7. Heaps To delete the root from the heap –1) after the root is removed from the heap, the structure still must be a heap that is it must be a complete binary tree with the element in each node >= the elements of that node's children

8. Heaps To delete the root from the heap –if the tree consists of only one node, the result is an empty tree –if the tree consists of more than one node, then move the last element (the one furthest to the right in the deepest level) in the tree to the root now we have a complete binary tree with one less node but it may not be a heap, so we need to heapify, but this time we need to do a (downward) heapification. call the element that moved to the root, the out-of- place node while (out-of-place node is < one of its children)‏ –swap the out-of-place node with its larger child

9. Heaps Heaps can be used to implement Priority Queues –Main operations of a priority queue remove (highest priority item)‏ add For a Heap implementation of a priority queue, we would remove from the root (and then make sure the heap remains a heap.)‏ For add, we would place at last slot and heapify.

10. Heaps To heapify an arbitrary binary tree (or an array)‏ –We can heapify parts of the tree and eventually end up with the whole binary tree heapified. –Example in the handout.

11. Heaps Another way to heapify data is to add an item into the tree one at a time and reheapify at each step. Eg. Given 9, 12, 17, 30, 50, 20, 60, 65, 4, 19 Add in 9 to the tree. It is the only node so it is a heap already. Add in 12 as the last element in the tree and do upward reheapification to swap 9 and 12. Add in 17 as the last element in the tree and do upward reheapification... and so on until we added in all nodes and reheapified at each step. You end up with a heap.

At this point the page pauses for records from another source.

===== src/rtl/rxf_cfg_reg.sv =====
module rxf_cfg_reg
    import rxf_pkg::*;
(
    input  logic        clk,
    input  logic        rst_n,
    input  logic        soft_rst,
    input  logic        we,
    input  logic [15:0] wdata,
    output rxf_cfg_t    cfg,
    output logic [15:0] rdata
);

    logic       wr_ok;
    logic [3:0] gpo_q;
    logic [3:0] ctl_q;

    assign wr_ok = we && soft_rst;

    // output levels are not reset: undefined until first written
    always_ff @(posedge clk) begin
        if (wr_ok) begin
            gpo_q <= wdata[15:12];
        end
    end

    always_ff @(posedge clk or negedge rst_n) begin
        if (!rst_n) begin
            ctl_q <= '0;
        end else if (wr_ok) begin
            ctl_q <= {wdata[4], wdata[2], wdata[1], wdata[0]};
        end
    end

    assign cfg.gpo      = gpo_q;
    assign cfg.hold_sel = ctl_q[3];
    assign cfg.cmp_hit  = ctl_q[2];
    assign cfg.cmp_miss = ctl_q[1];
    assign cfg.rej_hit  = ctl_q[0];

    assign rdata = {gpo_q, 7'b0, ctl_q[3], 1'b0, ctl_q[2:0]};

    // writes outside software reset leave control bits untouched
    p_locked_write_r2: assert property (@(posedge clk) disable iff (!rst_n)
        (we && !soft_rst) |=> $stable(ctl_q));

    // reserved positions never read back as 1
    p_reserved_zero_r2: assert property (@(posedge clk) disable iff (!rst_n)
        (rdata[11:5] == 7'b0) && !rdata[3]);

endmodule


===== src/rtl/rxf_addr_table.sv =====
module rxf_addr_table #(
    parameter int ENTRIES = 16,
    parameter int AW      = 48,
    localparam int IW     = $clog2(ENTRIES)
) (
    input  logic          clk,
    input  logic          rst_n,
    input  logic          wr_en,
    input  logic [IW-1:0] wr_idx,
    input  logic [AW-1:0] wr_addr,
    input  logic          wr_vld,
    input  logic [AW-1:0] key,
    output logic          hit
);

    logic [ENTRIES-1:0] hit_vec;
    logic [ENTRIES-1:0] vld_vec;

    for (genvar e = 0; e < ENTRIES; e++) begin : g_entry
        logic [AW-1:0] addr_q;
        logic          vld_q;

        always_ff @(posedge clk or negedge rst_n) begin
            if (!rst_n) begin
                vld_q  <= 1'b0;
                addr_q <= '0;
            end else if (wr_en && (wr_idx == IW'(e))) begin
                vld_q  <= wr_vld;
                addr_q <= wr_addr;
            end
        end

        assign vld_vec[e] = vld_q;
        assign hit_vec[e] = vld_q && (addr_q == key);
    end

    assign hit = |hit_vec;

    // a hit needs at least one occupied entry
    p_hit_needs_entry_r1: assert property (@(posedge clk) disable iff (!rst_n)
        hit |-> (vld_vec != '0));

endmodule


===== src/rtl/rx_addr_filter.sv =====
module rx_addr_filter
    import rxf_pkg::*;
#(
    parameter int ENTRIES = 16,
    parameter int AW      = 48,
    parameter int NGPO    = 4,
    parameter int MC_BIT  = 40
) (
    input  logic                       clk,
    input  logic                       rst_n,
    input  logic                       soft_rst,
    input  logic                       cfg_we,
    input  logic [15:0]                cfg_wdata,
    output logic [15:0]                cfg_rdata,
    input  logic                       tbl_we,
    input  logic [$clog2(ENTRIES)-1:0] tbl_idx,
    input  logic [AW-1:0]              tbl_addr,
    input  logic                       tbl_vld,
    input  logic                       ext_bus_en,
    input  logic                       da_valid,
    input  logic [AW-1:0]              da,
    input  logic                       brd_en,
    input  logic                       pro_en,
    input  logic                       amc_en,
    output logic                       res_valid,
    output logic                       accept,
    output logic                       reject,
    output logic                       cmp_out,
    output logic                       cmp_oe,
    output logic                       cfg_err,
    output logic [NGPO-1:0]            gpo,
    output logic [NGPO-1:0]            gpo_oe
);

    rxf_cfg_t   cfg;
    rxf_state_e state_q, state_d;
    logic       hit;
    logic       is_bc, is_mc, flag_acc, tbl_acc, acc_d, cmp_d, mode_ok;
    logic       acc_q, cmp_q;

    rxf_cfg_reg u_cfg (
        .clk      (clk),
        .rst_n    (rst_n),
        .soft_rst (soft_rst),
        .we       (cfg_we),
        .wdata    (cfg_wdata),
        .cfg      (cfg),
        .rdata    (cfg_rdata)
    );

    rxf_addr_table #(.ENTRIES(ENTRIES), .AW(AW)) u_tbl (
        .clk     (clk),
        .rst_n   (rst_n),
        .wr_en   (tbl_we),
        .wr_idx  (tbl_idx),
        .wr_addr (tbl_addr),
        .wr_vld  (tbl_vld),
        .key     (da),
        .hit     (hit)
    );

    // verdict for the address presented this cycle
    always_comb begin
        is_bc    = &da;
        is_mc    = da[MC_BIT] && !is_bc;
        flag_acc = pro_en || (is_bc && brd_en) || (is_mc && amc_en);
        tbl_acc  = cfg.rej_hit ? !hit : hit;
        acc_d    = flag_acc || tbl_acc;
        mode_ok  = cfg.cmp_hit ^ cfg.cmp_miss;
        cmp_d    = mode_ok && !is_bc && (cfg.cmp_hit ? hit : !hit);
    end

    // next-state logic
    always_comb begin
        state_d = state_q;
        unique case (state_q)
            ST_IDLE:   state_d = da_valid ? ST_RESULT : ST_IDLE;
            ST_RESULT: state_d = da_valid ? ST_RESULT : ST_IDLE;
            default:   state_d = ST_IDLE;
        endcase
    end

    // state register
    always_ff @(posedge clk or negedge rst_n) begin
        if (!rst_n) begin
            state_q <= ST_IDLE;
        end else begin
            state_q <= state_d;
        end
    end

    // output register: capture the verdict with each strobe
    always_ff @(posedge clk or negedge rst_n) begin
        if (!rst_n) begin
            acc_q <= 1'b0;
            cmp_q <= 1'b0;
        end else if (da_valid) begin
            acc_q <= acc_d;
            cmp_q <= cmp_d;
        end
    end

    assign res_valid = (state_q == ST_RESULT);
    assign accept    = res_valid && acc_q;
    assign reject    = res_valid && !acc_q;
    assign cmp_oe    = mode_ok;
    assign cmp_out   = res_valid && cmp_q && cmp_oe;
    assign cfg_err   = cfg.cmp_hit && cfg.cmp_miss;
    assign gpo       = cfg.gpo;
    assign gpo_oe    = {NGPO{ext_bus_en}};

    // a strobe is followed by a verdict in the next cycle only
    p_result_follows_r3: assert property (@(posedge clk) disable iff (!rst_n)
        da_valid |=> res_valid);
    p_result_only_r3: assert property (@(posedge clk) disable iff (!rst_n)
        !da_valid |=> !res_valid);

    // accept and reject are exclusive and only with a verdict
    p_verdict_onehot_r3: assert property (@(posedge clk) disable iff (!rst_n)
        $onehot0({accept, reject}) && ((accept || reject) == res_valid));

    // a broadcast strobe never yields compress
    p_bcast_no_cmp_r10: assert property (@(posedge clk) disable iff (!rst_n)
        (da_valid && (&da)) |=> !cmp_out);

    // compress is quiet whenever its driver is off
    p_cmp_quiet_r11: assert property (@(posedge clk) disable iff (!rst_n)
        !cmp_oe |-> !cmp_out);
    p_err_no_oe_r11: assert property (@(posedge clk) disable iff (!rst_n)
        cfg_err |-> !cmp_oe);

endmodule


===== config.mk =====
export PLATFORM = sky130hd
export DESIGN_NAME = rx_addr_filter
export DESIGN_NICKNAME = d
export VERILOG_FILES = /design/src/rtl/rxf_pkg.sv /design/src/rtl/rxf_cfg_reg.sv /design/src/rtl/rxf_addr_table.sv /design/src/rtl/rx_addr_filter.sv
export SDC_FILE = /design/constraint.sdc
export NUM_CORES = 2
export LEC_CHECK = 0
export BUFFER_PORTS_ARGS = -buffer_cell sky130_fd_sc_hd__buf_2
export CORE_MARGIN = 5
export CORE_UTILIZATION = 52
export CTS_CLUSTER_SIZE = 8
export DETAILED_ROUTE_END_ITERATION = 7
export PLACE_DENSITY = 0.78
export SLEW_MARGIN = 20
export SYNTH_ARGS = -nofsm -noshare
export SYNTH_HDL_FRONTEND = slang
export SYNTH_SLANG_ARGS = --single-unit

===== constraint.sdc =====
create_clock -name clk -period 3.3 [get_ports clk]
set_input_delay 0.825 -clock clk [delete_from_list [all_inputs] [get_ports clk]]
set_output_delay 0.825 -clock clk [all_outputs]
set_load 0.005 [all_outputs]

12. Heaps There is a sorting algorithm based on heaps called HeapSort. The algorithm is simply: –start with n unsorted data items –create a maxHeap (of size n) out of these items --- store it as an array –set i = n -1 swap the root (index 0) and last node (index i)‏ reheapify (downward reheapification) the tree that starts at the root (index 0) and goes to i-1 (do not include the nodes at i and higher in the new heap)‏ –recursively do this until the size of the tree we are heapifying is one (i=0)‏ –The array is now sorted from low to high. Draw on the board.

13. Heaps Let's implement a heap as an array. Let's implement code for a heap and methods to do downward and upward reheapification. Then we'll implement the heapSort algorithm.

14. Graphs Graphs consist of a set of vertices and a set of edges. An edge connects two vertices. Edges can be directed or undirected. Directed graphs' edges are all directed. Undirected graphs' edges are all undirected. Directed graphs are sometimes called digraphs. Two vertices are adjacent if an edge connects them. The degree of a vertex is the number of edges starting at the vertex. Two vertices v1 and v2 are on a path if there are a list of vertices starting at v1 and ending at v2 where each consecutive pair of vertices is adjacent.

15. Graphs The length of a path is the number of edges in the path. A simple path is one whose edges are all unique. A cycle is a simple path, starting and ending at the same vertex. A vertex is reachable from another vertex if there is a path between them. A graph is connected if all pairs of vertices in the graph have a path between them. Example on the board of a connected and an unconnected graph. A complete graph (aka fully connected graph) is a connected graph where all pairs of vertices in the graph are adjacent. Example on the board.

16. Graphs Connectivity of a digraph –A digraph is strongly connected if there is a path from any vertex to any other vertex (following the directions of the edges)‏ –A digraph is weakly connected if in its underlying undirected graph, there is a path from any vertex to any other vertex Degree of a vertex in a digraph –In-degree of a vertex is the number of edges entering the vertex –Out-degree of a vertex is the number of edges leaving the vertex

17. Graphs Edges often have a weight associated with them. An edge's weight is some numeric value. Example on the board of using graphs to represent real world problems –e.g. A weighted graph that connect cities (vertices) and the weights of the edges might be length of time to travel between the two cities. –A graph whose vertices represent buildings on campus and edges are sidewalks connecting the buildings.